趙武は起き上がり、声をしゃくりあげながら荀偃を見た。この、無能で鈍感な先達は、趙武の気持ちなんて全くわかっていないが、素直に寄り添おうという優しさはあった。欒黶が押さえつけられていることにも、安堵する。
「おやつ。おやつほしいです。でもそこのバカキライ。どっかいって、キライ」
舌っ足らずな、幼女の声でつぶやいた後、趙武は己の目尻を手でごしごしとぬぐった。
「ご心配おかけしました。先達の皆様方に見苦しいところをお見せいたしまして、我が未熟に忸怩たる思いでございます。今後ともこの未熟者をご教導いただくよう願います。ところで欒伯がご体調すぐれず、中行伯もお体の様子を見ておられる。そのように倒れておられるなど、本日はお帰りになられたほうが良いと思います。このあとの学びは私と中行伯で務めますゆえ、欒伯はお帰りを。晋を支える欒氏の嗣子、正卿もご心配になられるでしょう。疾く、早く、お帰りを」
「は!? 俺のおやつは!?」
欒黶が身を起こそうとした瞬間、趙武の凍てついた笑みが覗き込んでくる。笑顔は時に怒りのあらわれでもある。おつむが残念な欒黶でさえわかる、氷点下の冷たい憤怒であった。

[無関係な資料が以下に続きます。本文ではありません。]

### config.mk
export PLATFORM = sky130hd
export DESIGN_NAME = note_game_top
export DESIGN_NICKNAME = d
export VERILOG_FILES = /design/src/note_pkg.sv /design/src/note_filter.sv /design/src/note_game_top.sv /design/src/note_matcher.sv /design/src/period_meter.sv /design/src/segment_encoder.sv /design/src/song_checker.sv
export SDC_FILE = /design/constraint.sdc
export NUM_CORES = 1
export LEC_CHECK = 0
export BUFFER_PORTS_ARGS = -buffer_cell sky130_fd_sc_hd__buf_2
export CORE_MARGIN = 3
export CORE_UTILIZATION = 55
export CTS_CLUSTER_SIZE = 40
export DETAILED_ROUTE_END_ITERATION = 6
export GPL_TIMING_DRIVEN = 0
export PLACE_DENSITY = 0.78
export SYNTH_ARGS = -nofsm -noshare
export SYNTH_HDL_FRONTEND = slang
export SYNTH_SLANG_ARGS = --single-unit
### constraint.sdc
create_clock -name clk -period 5.7 [get_ports clk]
set_input_delay 0.285 -clock clk [delete_from_list [all_inputs] [get_ports clk]]
set_output_delay 0.285 -clock clk [all_outputs]
set_load 0.02 [all_outputs]
### src/note_pkg.sv
`default_nettype none

package note_pkg;

    // --------------------------------------------------
    // Widths

    localparam int w_mic      = 24;
    localparam int w_period   = 16;
    localparam int n_notes    = 12;
    localparam int w_note_idx = 4;
    localparam int w_stable   = 12;
    localparam int w_digit    = 8;
    localparam int w_song_pos = 3;

    // One-hot note, bit 11 is C and bit 0 is B
    typedef logic [n_notes - 1:0] note_t;

    localparam note_t no_note = '0;

    // --------------------------------------------------
    // Note table

    // Frequency times 100, index 0 is C
    localparam int freq_100 [n_notes] = '{
        26163, 27718, 29366, 31113, 32963, 34923,
        36999, 39200, 41530, 44000, 46616, 49388
    };

    // Window bounds in percent of the centre period
    localparam int win_low_pct  = 97;
    localparam int win_high_pct = 103;

    // --------------------------------------------------
    // Seven-segment patterns, abcdefgh

    typedef logic [7:0] seg_t;

    // Only the middle bar
    localparam seg_t seg_none = 8'b0000_0010;

    localparam seg_t seg_table [n_notes] = '{
        8'b1001_1100,  // C
        8'b1001_1101,  // C#
        8'b0111_1010,  // D
        8'b0111_1011,  // D#
        8'b1001_1110,  // E
        8'b1000_1110,  // F
        8'b1000_1111,  // F#
        8'b1011_1100,  // G
        8'b1011_1101,  // G#
        8'b1110_1110,  // A
        8'b1110_1111,  // A#
        8'b0011_1110   // B
    };

    // --------------------------------------------------
    // Song and game

    localparam int song_len = 8;

    // E G D C D E G D
    localparam logic [w_note_idx - 1:0] song [song_len] = '{
        4'd4, 4'd7, 4'd2, 4'd0, 4'd2, 4'd4, 4'd7, 4'd2
    };

    typedef enum logic [1:0] {
        idle,
        playing,
        win,
        fail
    } game_state_t;

    // Note index to its one-hot bit
    function automatic note_t note_of (input logic [w_note_idx - 1:0] idx);
        note_of = note_t'(1) << (n_notes - 1 - idx);
    endfunction

endpackage

`default_nettype wire

### src/note_filter.sv
`timescale 1ns/1ps
`default_nettype none

module note_filter (
    input  logic            clk,
    input  logic            rst,
    input  note_pkg::note_t match,
    output note_pkg::note_t stable_note,
    output logic            note_strobe
);

    import note_pkg::*;

    note_t                 pick;
    note_t                 sel_note;
    logic [w_stable - 1:0] stable_cnt;
    logic                  settled;

    // --------------------------------------------------
    // Lowest note index wins, which is the highest bit

    always_comb begin
        pick = no_note;
        for (int i = 0; i < n_notes; i++) begin
            if (match[i]) begin
                pick = note_t'(1) << i;
            end
        end
    end

    always_ff @(posedge clk or posedge rst) begin
        if (rst) begin
            sel_note <= no_note;
        end else begin
            sel_note <= pick;
        end
    end

    // --------------------------------------------------
    // Stability counter

    always_ff @(posedge clk or posedge rst) begin
        if (rst) begin
            stable_cnt <= '0;
        end else if (pick == sel_note) begin
            stable_cnt <= stable_cnt + 1'b1;
        end else begin
            stable_cnt <= '0;
        end
    end

    assign settled = &stable_cnt;

    always_ff @(posedge clk or posedge rst) begin
        if (rst) begin
            stable_note <= no_note;
            note_strobe <= 1'b0;
        end else begin
            note_strobe <= 1'b0;
            if (settled) begin
                stable_note <= sel_note;
                // Pulse only on a change to a real note
                note_strobe <= (sel_note != stable_note) && (sel_note != no_note);
            end
        end
    end

    a_stable_onehot : assert property (
        @(posedge clk) disable iff (rst)
        $onehot0(stable_note)
    );

    a_strobe_note : assert property (
        @(posedge clk) disable iff (rst)
        note_strobe |-> (stable_note != no_note)
    );

endmodule

`default_nettype wire

### src/note_game_top.sv
`timescale 1ns/1ps
`default_nettype none

module note_game_top #(
    parameter int clk_hz = 50_000_000
) (
    input  logic                             clk,
    input  logic                             rst,
    input  logic                             start,
    input  logic [note_pkg::w_mic - 1:0]      mic,
    output note_pkg::seg_t                   abcdefgh,
    output logic [note_pkg::w_digit - 1:0]    digit,
    output note_pkg::game_state_t            game_state,
    output logic [note_pkg::w_song_pos - 1:0] song_pos
);

    import note_pkg::*;

    logic [w_period - 1:0] period;
    note_t                 match;
    note_t                 stable_note;
    logic                  note_strobe;

    // --------------------------------------------------
    // Period measurement

    period_meter u_period (
        .clk          (clk),
        .rst          (rst),
        .mic          (mic),
        .period       (period),
        .period_valid ()
    );

    // --------------------------------------------------
    // Match bank, index 0 is C on the top bit

    for (genvar k = 0; k < n_notes; k++) begin : g_match
        note_matcher #(
            .clk_hz   (clk_hz),
            .note_idx (k)
        ) u_matcher (
            .clk    (clk),
            .rst    (rst),
            .period (period),
            .match  (match[n_notes - 1 - k])
        );
    end

    note_filter u_filter (
        .clk         (clk),
        .rst         (rst),
        .match       (match),
        .stable_note (stable_note),
        .note_strobe (note_strobe)
    );

    // --------------------------------------------------
    // Display and game

    segment_encoder u_segment (
        .clk         (clk),
        .rst         (rst),
        .stable_note (stable_note),
        .abcdefgh    (abcdefgh),
        .digit       (digit)
    );

    song_checker u_song (
        .clk         (clk),
        .rst         (rst),
        .start       (start),
        .stable_note (stable_note),
        .note_strobe (note_strobe),
        .game_state  (game_state),
        .song_pos    (song_pos)
    );

endmodule

`default_nettype wire

### src/note_matcher.sv
`timescale 1ns/1ps
`default_nettype none

module note_matcher #(
    parameter int clk_hz   = 50_000_000,
    parameter int note_idx = 0
) (
    input  logic                           clk,
    input  logic                           rst,
    input  logic [note_pkg::w_period - 1:0] period,
    output logic                           match
);

    import note_pkg::*;

    // Centre periods in cycles divided by 100, one per octave
    localparam int base_1 = clk_hz / freq_100[note_idx];
    localparam int base_2 = clk_hz / (freq_100[note_idx] * 2);
    localparam int base_4 = clk_hz / (freq_100[note_idx] * 4);

    function automatic logic in_window (
        input logic [w_period - 1:0] p,
        input int                    base
    );
        int p_int;
        p_int     = int'(p);
        in_window = (p_int > base * win_low_pct) && (p_int < base * win_high_pct);
    endfunction

    // --------------------------------------------------
    // Registered match over the three octaves

    always_ff @(posedge clk or posedge rst) begin
        if (rst) begin
            match <= 1'b0;
        end else begin
            // Zero period means no tone at all
            match <= (period != '0)
                   && (in_window(period, base_1)
                   ||  in_window(period, base_2)
                   ||  in_window(period, base_4));
        end
    end

endmodule

`default_nettype wire

### src/period_meter.sv
`timescale 1ns/1ps
`default_nettype none

module period_meter (
    input  logic                           clk,
    input  logic                           rst,
    input  logic [note_pkg::w_mic - 1:0]    mic,
    output logic [note_pkg::w_period - 1:0] period,
    output logic                           period_valid
);

    import note_pkg::*;

    logic                  sign_now;
    logic                  sign_prev;
    logic [w_period - 1:0] counter;
    logic                  crossing;
    logic                  saturated;

    // --------------------------------------------------
    // Sign history of the microphone samples

    always_ff @(posedge clk or posedge rst) begin
        if (rst) begin
            sign_now  <= 1'b0;
            sign_prev <= 1'b0;
        end else begin
            sign_now  <= mic[w_mic - 1];
            sign_prev <= sign_now;
        end
    end

    // Negative to positive
    assign crossing  = sign_prev & ~sign_now;
    assign saturated = &counter;

    // --------------------------------------------------
    // Cycle counter and period latch

    always_ff @(posedge clk or posedge rst) begin
        if (rst) begin
            counter      <= '0;
            period       <= '0;
            period_valid <= 1'b0;
        end else if (crossing) begin
            counter      <= '0;
            period       <= counter;
            period_valid <= (counter != '0);
        end else if (saturated) begin
            // Too long without a crossing, treat as silence
            period       <= '0;
            period_valid <= 1'b0;
        end else begin
            counter <= counter + 1'b1;
        end
    end

    a_period_cause : assert property (
        @(posedge clk) disable iff (rst)
        $changed(period) |-> $past(crossing || saturated)
    );

endmodule

`default_nettype wire

### src/segment_encoder.sv
`timescale 1ns/1ps
`default_nettype none

module segment_encoder (
    input  logic                          clk,
    input  logic                          rst,
    input  note_pkg::note_t               stable_note,
    output note_pkg::seg_t                abcdefgh,
    output logic [note_pkg::w_digit - 1:0] digit
);

    import note_pkg::*;

    seg_t pattern;

    // --------------------------------------------------
    // One-hot note to letter

    always_comb begin
        pattern = seg_none;
        for (int k = 0; k < n_notes; k++) begin
            if (stable_note == note_of(w_note_idx'(k))) begin
                pattern = seg_table[k];
            end
        end
    end

    always_ff @(posedge clk or posedge rst) begin
        if (rst) begin
            abcdefgh <= '0;
        end else begin
            abcdefgh <= pattern;
        end
    end

    // Rightmost digit only
    assign digit = w_digit'(1);

endmodule

`default_nettype wire

### src/song_checker.sv
`timescale 1ns/1ps
`default_nettype none

module song_checker (
    input  logic                             clk,
    input  logic                             rst,
    input  logic                             start,
    input  note_pkg::note_t                  stable_note,
    input  logic                             note_strobe,
    output note_pkg::game_state_t            game_state,
    output logic [note_pkg::w_song_pos - 1:0] song_pos
);

    import note_pkg::*;

    logic  start_sync;
    logic  start_prev;
    logic  start_edge;
    note_t expected;
    logic  last_note;

    // --------------------------------------------------
    // Start key rising edge

    always_ff @(posedge clk or posedge rst) begin
        if (rst) begin
            start_sync <= 1'b0;
            start_prev <= 1'b0;
            start_edge <= 1'b0;
        end else begin
            start_sync <= start;
            start_prev <= start_sync;
            start_edge <= start_sync & ~start_prev;
        end
    end

    assign expected  = note_of(song[song_pos]);
    assign last_note = (song_pos == w_song_pos'(song_len - 1));

    // --------------------------------------------------
    // Game FSM

    always_ff @(posedge clk or posedge rst) begin
        if (rst) begin
            game_state <= idle;
            song_pos   <= '0;
        end else begin
            case (game_state)
                idle: begin
                    if (start_edge) begin
                        game_state <= playing;
                        song_pos   <= '0;
                    end
                end
                playing: begin
                    if (start_edge) begin
                        game_state <= idle;
                        song_pos   <= '0;
                    end else if (note_strobe) begin
                        if (stable_note != expected) begin
                            game_state <= fail;
                        end else if (last_note) begin
                            game_state <= win;
                        end else begin
                            song_pos <= song_pos + 1'b1;
                        end
                    end
                end
                default: begin
                    // Win or fail waits for the key
                    if (start_edge) begin
                        game_state <= idle;
                        song_pos   <= '0;
                    end
                end
            endcase
        end
    end

    a_idle_pos : assert property (
        @(posedge clk) disable iff (rst)
        (game_state == idle) |-> (song_pos == '0)
    );

endmodule

`default_nettype wire

==> results of run 1 <==
final cells by class:
class / instances / share of cell area [%]
plain buffers: 59 / 4.53
clock buffers: 9 / 3.24
clock inverters: 7 / 1.21
inverters: 13 / 0.737
multi-input cells: 561 / 50.5
flip-flops and latches: 99 / 35.6
well taps: 140 / 2.52
repair buffers: 18 / 1.69
layer usage:
metal	GRT usage, %	share of wire, %	vias to the layer above
met4	12.7	4.1	0
met3	5.56	6.9	68
met1	32.9	39	2800
li1	-	-	2674
met5	0	0	-
met2	48.1	50	331
power by group through the flow:
stage               clock (mW)  sequential, mW  combinational, mW
floorplan                    0           0.759              0.131
global placement             0           0.765              0.187
detailed placement           0           0.766              0.187
CTS                      0.635           0.752              0.188
global route             0.660           0.757              0.211
finish                   0.623           0.753              0.193
logic make-up (layout without fill, tap and decap cells):
| family | count (synthesis) | after routing | synth area share (%) |
|---|---|---|---|
| AND/OR/NAND/NOR | 339 | 339 | 29.5 |
| AO/OA/AOI/OAI | 154 | 154 | 16.4 |
| flip-flops | 99 | 99 | 39.1 |
| buffers and inverters | 72 | 106 | 5.75 |
| XOR/XNOR | 43 | 43 | 5.95 |
| multiplexers | 11 | 11 | 1.94 |
| adder cells (fa/ha/maj) | 6 | 6 | 1.19 |
| other | 2 | 8 | 0.119 |
repair_timing:
item | in CTS | in global routing
endpoints found under the hold margin | 34 | 0
endpoints found under the setup margin | 0 | 0
resized for setup | 0 | 0
hold buffers | 1 | 0
critical path: stages, from the launching register on:
cell and delay (ns):
dfrtp_1 0.57, ha_1 0.39, buf_6 0.18, or4_2 0.66, a222oi_1 0.44, and4_4 0.34, a21oi_2 0.06, a311oi_2 0.25
placed cells by master, fill, tap and decap left out, types with 7 or more instances in the layout:
cell       synthesis  final
conb_1             2      8
clkbuf_16          0      9
o21ai_0           37     37
and3_1            14     14
nor4b_1            8      8
a21oi_1           30     30
nand4_1           18     18
nor2_2            10     10
a31oi_1           13     13
nand2b_1          12     12
xnor2_1           24     24
nand2_1           81     81
and2_1            10     10
xor2_1            19     19
nor4_1            16     16
clkbuf_1          39     39
inv_1             13     12
nand3_1           27     27
nor3_1            18     18
mux2_2            10     10
nor2b_1           12     12
nor2_1            59     59
buf_2              1     17
buf_6              7      7
a21o_1             7      7
buf_4              8      8
dfrtp_1           99     99
worst paths after layout:
check / from / end
setup / recovery: u_song.song_pos[1] / u_song.song_pos[1]
hold / removal: start / u_song.start_sync
setup reg to reg: u_song.song_pos[1] / u_song.song_pos[1]
hold reg to reg: u_song.start_sync / u_song.start_prev
max in group asynchronous: rst / u_filter.sel_note[6]
min in group asynchronous: rst / u_filter.stable_cnt[3]
through the flow:
| step | utilization [%] | setup slack (ns) |
|---|---|---|
| after floorplan | - | 2.82 |
| after global placement | 59.9 | 1.89 |
| after detailed placement | 60.2 | 2.77 |
| after CTS | 63.1 | 2.75 |
| after global routing | 63.1 | 2.59 |
| final | 63.1 | 2.70 |
state kept, by name, summed over array words and instances (netlist names), 2 cells and up:
register	flops
u_segment.abcdefgh	8
u_filter.stable_note	12
u_filter.sel_note	12
u_song.song_pos	3
u_period.period	16
u_filter.stable_cnt	12
u_period.counter	16
g_match.u_matcher.match	12
u_song.game_state	2
==> results.txt, run 1 <==
Total Power: 1.57 mW
Clk pwr share: 39.7%
first-pass GRT wire length: 28300 um
slew margin rel.: 33.0%
Die Y-Extent: 113 um
worst vdd ir: 0.317 mV
Placed Instances: 889
max frequency: 333 MHz
class of the worst hold path: primary input to flop
crit share post-route: 52.7%
nets: 794
Iter 0 DRT Violations: 856
FF+latch area: 2480 um2
CTS tree: yes
CP endpoint kind: flop
Clk Latency, worst-skew pair: 0.35 ns
clk sinks: 99
Min Clock Period, post-route: 3.00 ns
All-Layer GR Usage: 27.6%
fill cell count: 883
violated checks: DRC
Area contributors post-synth: dfrtp_1 (39%), nand2_1 (4.8%), nor2_1 (3.5%)
post-route cell area: 6960 um2
r2r worst-path depth: 7
share of the synthesized area in the top cell type: 39.1%
Antenna Cells: 0
DR pass1 iterations: 7
crit path DAT: 3.26 ns
Synth warnings: 0
DRC violations left: 2
core area: 11000 um2
Comb power frac: 12.3%
Worst Path Max Fanout: 11
Routed Antenna Nets: 0
sequential share of power: 48.0%
pin count of the biggest net entering global routing: 66
number of global-route vias before repair: 5608
critical path launch point type: flop
GP Congestion: 0.998
Starting Density: 57.4%
Mapped Area: 6330 um2
top-count cell post-synth: dfrtp_1
Syn-to-layout area delta: 9.90%
Commonest cells post-synth: dfrtp_1 (99), nand2_1 (81), nor2_1 (59), clkbuf_1 (39), o21ai_0 (37)
Synth Instances: 726
Final Instance Count excl. Fillers: 906
clock buffer depth: 2
H-tree levels: 3
setup violators final: 0
number of synthesized flops with an enable pin: 0
PD cells: 226 nW/um2
Worst-Margin Slew: 0.990 ns
# IOs: 48
Num CTS Buffers: 9
Die W: 113 um
Overflow after GRT: 0
average routed wire per standard cell: 19.4 um
port buffer count: 16
routed vias: 5873
RSZ-0062 raised after global routing: no
Yosys cell types: 87
Max Transition Viols Final: 0
Psw: 0.441 mW
Switching Fraction: 28.1%
run status: complete, but fails checks
Final Hold Vio Count: 0
hold_ws: 0.0426 ns
ys flop type: dfrtp_1
max-cap violations: 0
post-CTS setup buffers: 0
final WL: 17500 um
Worst Hold Depth: 1
Synth Register Bits: 99
Mapped Avg Cell Area: 8.72 um2
row count: 38
Via-to-Cell Ratio: 6.48
Multi-input gate area: 3510 um2
ys async rst share: 100%
CP Class: flop to flop
Worst Skew: 0.0113 ns
setup_tns: 0 ns
layout cells sized above 1: 12.7%
Root Driver: clkbuf_16
Reg2Reg Setup Slack: 2.70 ns
sequential fraction of the synthesis area: 39.1%
placement-stage cell area: 6640 um2
hpwl dp: 12800 um
area leader, netlist: dfrtp_1
initial antenna violation count: 0
Internal: 1.13 mW
Die Area: 12800 um2
Critical Path RT: 5.96 ns
CTS clk-pin slew, worst paths: 0.07 ns
Leakage: 3.05 nW
Note: power is estimated with default switching activity, not from simulation.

「お体をぉ、いたわってぇ、くださいねぇ。月の無い日だけではないんですよぅ? ね、欒伯。さ、お帰りください。お早く、すぐに」
欒黶は、脱兎のごとく逃げ出した。
ここで荀偃が趙武の心をほぐせるような男なら良かったが、彼にはもちろんできない。ぎくしゃくとした空気の中、通り一遍の議を終わらせた。
おやつは趙武の要望で炒り豆であった。豆は貧民の主食である。まあ、民は限界まで膨らませて食べるのであるから、炒り豆は贅沢と言えなくともない。
趙武は完全に幼児返りしたしぐさで、お豆美味しいですね、たまには儀を忘れるのもいいですねえ、とボリボリ食べる。ニコニコしているが、目に光りなく虚ろであった。美しいさが損なわれないのが、いっそ無惨である。
荀偃が美味くもない炒り豆を食べながらげっそりしている。趙武は、それがわかっていても、美味しいですね、もっとどうぞと薦めながらニコニコ笑った。むろん、心の傷は開きっぱなしで、己への疑念で気が狂いそうなほどであった。